Cornell was written off after their 15-9 loss in the finals of Western New York Conferences to SUNY-Buffalo, a historic win for one team and a sobering loss for the other. Just a week before they’d also lost by large margins to Connecticut, Vermont, and Maryland. For a team that went undefeated in April in 2010 and 2011, four losses in two weeks was a wakeup call.

“I think the loss actually helped us, because it made our team realize that if we don’t play well, we are nothing. It completely destroyed any expectations that we had,” said captain Adam Salwen. Sophomore Jake Stevelman agreed. “The loss served as a reminder that the past 3 years didn’t happen by accident, and in order to go back to Nationals we were going to have to work harder than we had all year.” With a renewed commitment to their teammates, the Buds combined hard work at practice with many players returning from injury and emerged a different team at Regionals.

Despite the windy conditions at Metro East Regionals, Cornell was able to play deep lines, navigate zone defenses, and punch their ticket to Nationals in a close game against Princeton, the other surprise team of the Metro East, who had knocked off Connecticut in the semifinals. The zone defense Cornell used to surge to the championship was initially just a set the Buds learned in order to confuse their offense. Nathan Salwen, Adam’s father, taught it to the team in one day on spring break, and he was on the sidelines at Regionals guiding them through it, all the way to Nationals.

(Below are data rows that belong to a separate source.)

What follows belongs to an exercise in optimizing a design on an open flow for small area, a short achievable clock period and few clock cycles per item; a production flow would make more cautious choices. Where RTL was checked, it was by simulation tests only, not by an equivalence proof against the original. No activity file was given, so power comes from the tool's default toggle rates.

== old ==
==> module wsh_dp, before the edit <==
module wsh_dp (
  input  logic                           clk_i,
  input  logic                           rst_ni,
  input  logic                           accept_i,
  input  logic                           command_i,
  input  logic [wsh_pkg::MAX_WINDOWS-1:0] act_i,
  input  logic [wsh_pkg::SLOT_W-1:0]     slot_i,
  input  logic [wsh_pkg::COORD_BITS-1:0] left_i,
  input  logic [wsh_pkg::COORD_BITS-1:0] bottom_i,
  input  logic [wsh_pkg::COORD_BITS-1:0] right_i,
  input  logic [wsh_pkg::COORD_BITS-1:0] top_i,
  input  logic [wsh_pkg::COORD_BITS-1:0] point_x_i,
  input  logic [wsh_pkg::COORD_BITS-1:0] point_y_i,
  output logic                           res_we_o,
  output logic                           hit_o,
  output logic [wsh_pkg::ID_OUT_W-1:0]   window_id_o
);
  localparam int NW = wsh_pkg::MAX_WINDOWS;
  localparam int CB = wsh_pkg::COORD_BITS;
  localparam int RW = 4 * CB;
  logic [NW-1:0][RW-1:0] rect_q;
  logic [NW-1:0][3:0]    perm_q;
  logic [NW-1:0][3:0]    perm_d;
  logic [NW-1:0][3:0]    idp_q;
  logic [NW-1:0][3:0]    idp_d;
  logic          ld_a_q;     
  logic          ck_a_q;     
  logic [3:0]    pos_a_q;    
  logic [RW-1:0] dat_a_q;    
  logic          slot_ok;
  logic          ld_b_q;
  logic          ck_b_q;
  logic [3:0]    pos_b_q;
  logic [RW-1:0] dat_b_q;
  logic [NW-1:0] m_b_q;      
  logic [CB-1:0] px, py;
  logic [NW-1:0] m_a;
  logic          m_fw;
  logic [3:0]    ld_e;
  assign slot_ok = (slot_i >= 1) && (slot_i <= NW);
  always_ff @(posedge clk_i or negedge rst_ni) begin
    if (!rst_ni) begin
      ld_a_q <= 1'b0;
      ck_a_q <= 1'b0;
      ld_b_q <= 1'b0;
      ck_b_q <= 1'b0;
    end else begin
      ld_a_q <= accept_i && (command_i == wsh_pkg::CMD_LOAD) && slot_ok;
      ck_a_q <= accept_i && (command_i == wsh_pkg::CMD_CLICK);
      ld_b_q <= ld_a_q;
      ck_b_q <= ck_a_q;
    end
  end
  always_ff @(posedge clk_i) begin
    pos_a_q <= 4'(slot_i - 5'd1);
    dat_a_q <= (command_i == wsh_pkg::CMD_CLICK) ? {left_i, bottom_i, point_x_i, point_y_i}
                                                 : {left_i, bottom_i, right_i, top_i};
    pos_b_q <= pos_a_q;
    dat_b_q <= dat_a_q;
  end
  assign px = dat_a_q[2*CB-1:CB];
  assign py = dat_a_q[CB-1:0];
  for (genvar e = 0; e < NW; e++) begin : g_cmp
    wsh_cmp u_cmp (
      .rect_i (rect_q[e]),
      .x_i    (px),
      .y_i    (py),
      .in_o   (m_a[e])
    );
  end
  wsh_cmp u_cmp_ld (
    .rect_i (dat_b_q),
    .x_i    (px),
    .y_i    (py),
    .in_o   (m_fw)
  );
  always_ff @(posedge clk_i) begin
    for (int e = 0; e < NW; e++) begin
      m_b_q[e] <= (ld_b_q && (ld_e == e)) ? m_fw : m_a[e];
    end
  end
  logic [NW-1:0] last;
  logic [NW-1:0] mp;
  logic [NW-1:0] above;
  logic [NW-1:0] upto;
  logic [NW-1:0] shift;
  logic          found;
  logic [NW-1:0][8:0] wd;
  logic [8:0]    win;
  always_comb begin
    for (int p = 0; p < NW; p++) begin
      mp[p]   = m_b_q[perm_q[p]] && act_i[p];
      last[p] = act_i[p] && ((p == NW - 1) || !act_i[(p + 1) % NW]);
      wd[p]   = {(idp_q[p] == 4'd0), idp_q[p], perm_q[p]};
    end
  end
  function automatic logic [9:0] pick(input logic [NW-1:0] m, input logic [NW-1:0][8:0] d);
    logic [7:0][9:0] l1;
    logic [3:0][9:0] l2;
    logic [1:0][9:0] l3;
    for (int i = 0; i < 8; i++) begin
      l1[i] = {m[2*i+1] || m[2*i], m[2*i+1] ? d[2*i+1] : d[2*i]};
    end
    for (int i = 0; i < 4; i++) begin
      l2[i] = {l1[2*i+1][9] || l1[2*i][9], l1[2*i+1][9] ? l1[2*i+1][8:0] : l1[2*i][8:0]};
    end
    for (int i = 0; i < 2; i++) begin
      l3[i] = {l2[2*i+1][9] || l2[2*i][9], l2[2*i+1][9] ? l2[2*i+1][8:0] : l2[2*i][8:0]};
    end
    pick = {l3[1][9] || l3[0][9], l3[1][9] ? l3[1][8:0] : l3[0][8:0]};
  endfunction
  always_comb begin
    {found, win} = pick(mp, wd);
    above[NW-1] = 1'b0;
    for (int p = NW - 2; p >= 0; p--) begin
      above[p] = above[p+1] || mp[p+1];
    end
    upto[0] = mp[0];
    for (int p = 1; p < NW; p++) begin
      upto[p] = upto[p-1] || mp[p];
    end
    for (int p = 0; p < NW; p++) begin
      shift[p] = upto[p] && !above[p] && act_i[p] && !last[p];
    end
  end
  always_comb begin
    for (int p = 0; p < NW; p++) begin
      perm_d[p] = perm_q[p];
      idp_d[p]  = idp_q[p];
      if (ck_b_q) begin
        if (last[p] && found) begin
          perm_d[p] = win[3:0];
          idp_d[p]  = win[7:4];
        end else if (shift[p]) begin
          perm_d[p] = perm_q[(p + 1) % NW];
          idp_d[p]  = idp_q[(p + 1) % NW];
        end
      end
      if (ld_b_q && (pos_b_q == p)) begin
        idp_d[p] = pos_b_q + 4'd1;
      end
    end
  end
  always_ff @(posedge clk_i or negedge rst_ni) begin
    if (!rst_ni) begin
      for (int p = 0; p < NW; p++) begin
        perm_q[p] <= 4'(p);
        idp_q[p]  <= 4'(p + 1);
      end
    end else begin
      perm_q <= perm_d;
      idp_q  <= idp_d;
    end
  end
  assign ld_e = perm_q[pos_b_q];
  for (genvar e = 0; e < NW; e++) begin : g_entry
    always_ff @(posedge clk_i) begin
      if (ld_b_q && (ld_e == e)) begin
        rect_q[e] <= dat_b_q;
      end
    end
  end
  assign res_we_o    = ck_b_q;
  assign hit_o       = found;
  assign window_id_o = found ? {win[8], win[7:4]} : 5'd0;
endmodule
Settings: LEC_CHECK=0, CAP_MARGIN=30, CELL_PAD_IN_SITES_DETAIL_PLACEMENT=2, CELL_PAD_IN_SITES_GLOBAL_PLACEMENT=2, CORE_MARGIN=2, CORE_UTILIZATION=35, CTS_BUF_LIST=sky130_fd_sc_hd__clkbuf_8, SETUP_SLACK_MARGIN=4.1, SLEW_MARGIN=20; clock period 8.0 ns.
run.sh (not shown) runs the stock make flow with config.mk's settings and CLKGATE_MAP_FILE= SYNTH_SCRIPT=/design/flow/synth_recipe.tcl, a recipe that flattens the netlist after the stock synthesis.
Testbench counts of old, summed over its fixed seeds: cycles 9,624, items 9,600.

Cornell’s approach to the season was a pragmatic one. Everything builds towards Regionals, and in turn towards Nationals. The Buds pride themselves on being a deep team that is solid from top to bottom, and with a guaranteed bid to Nationals for the region, playing time was spread out and development was stressed throughout the season. “We think it is silly to play 8 or 9 man rotations in preseason tournaments when depth has been a key to our success both this year and last year.  This would be our strategy no matter what teams we would be facing at Regionals,” said Salwen. “I think it showcases the differences in mentality that we have compare to the rest of college ultimate.  I really consider our regular season the series, and I referred to BootyCall – a tournament the week before Conferences – as the preseason.”

Injuries also forced their hand, with captains Nick Thompson, Bo Li, and Adam Salwen, all O-line players, never playing together until Conferences. Li added, “We had more injuries this year than any of the other 4 years I’ve been here. Just to name a few, my co-captain Adam Salwen had a life threatening illness earlier this semester and was out for 2 months. Even before we could get him back, our other captain Nick Thompson came down with Mono and was out until Conferences. Our D-Line leader Neil Butler has also been injured throughout the season and did not play at PhillaU, BootyCall, or the second day of Conferences.”

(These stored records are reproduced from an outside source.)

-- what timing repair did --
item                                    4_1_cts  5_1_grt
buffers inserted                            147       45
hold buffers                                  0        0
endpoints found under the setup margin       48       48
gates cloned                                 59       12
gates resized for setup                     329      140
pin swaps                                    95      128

Cornell lets Li, Thompson, and Salwen control the offense, while former captain and second-team All-Region stud athlete Neil Butler commands the D-line. Butler, who was 4th at Nationals with 10 D’s last year, is helped by Sean Lee, a grad student from Georgia Tech, Adam Goldberg, and sophomore handler Jake Stevelman. Li and Thompson were lauded for their handling at Metro East Regionals, breaking zones going upwind and downwind, with Li launching hucks to Matt Chun, a developing deep threat looking to catch some teams unawares.

Cornell also recognizes that, despite coming in as the 19th seed, anything can happen at Nationals, and they fully embrace the underdog mentality. Just as Stanford and Luther squared off as the 18th and 19th seeds in prequarters last year, they hope to break into the A-bracket like the teams of 2009 and 2010. “I’m sure a lot of teams will think that our game will be a walk in the park due to our regular season results. Teams have always underestimated us, but we love being the underdogs. It’s when we thrive and play our best. Just look at 2009 and 2010 when we took down Pitt at Regionals and then shocked everyone again at Nationals. We peak at the right times and will be looking to beat some unsuspecting teams at Nationals,” Li said. Likewise, Salwen is shooting for the championship bracket. “With only 20 teams, every team’s goal should be to win it all. I think we are in a great position to make some upsets this year.”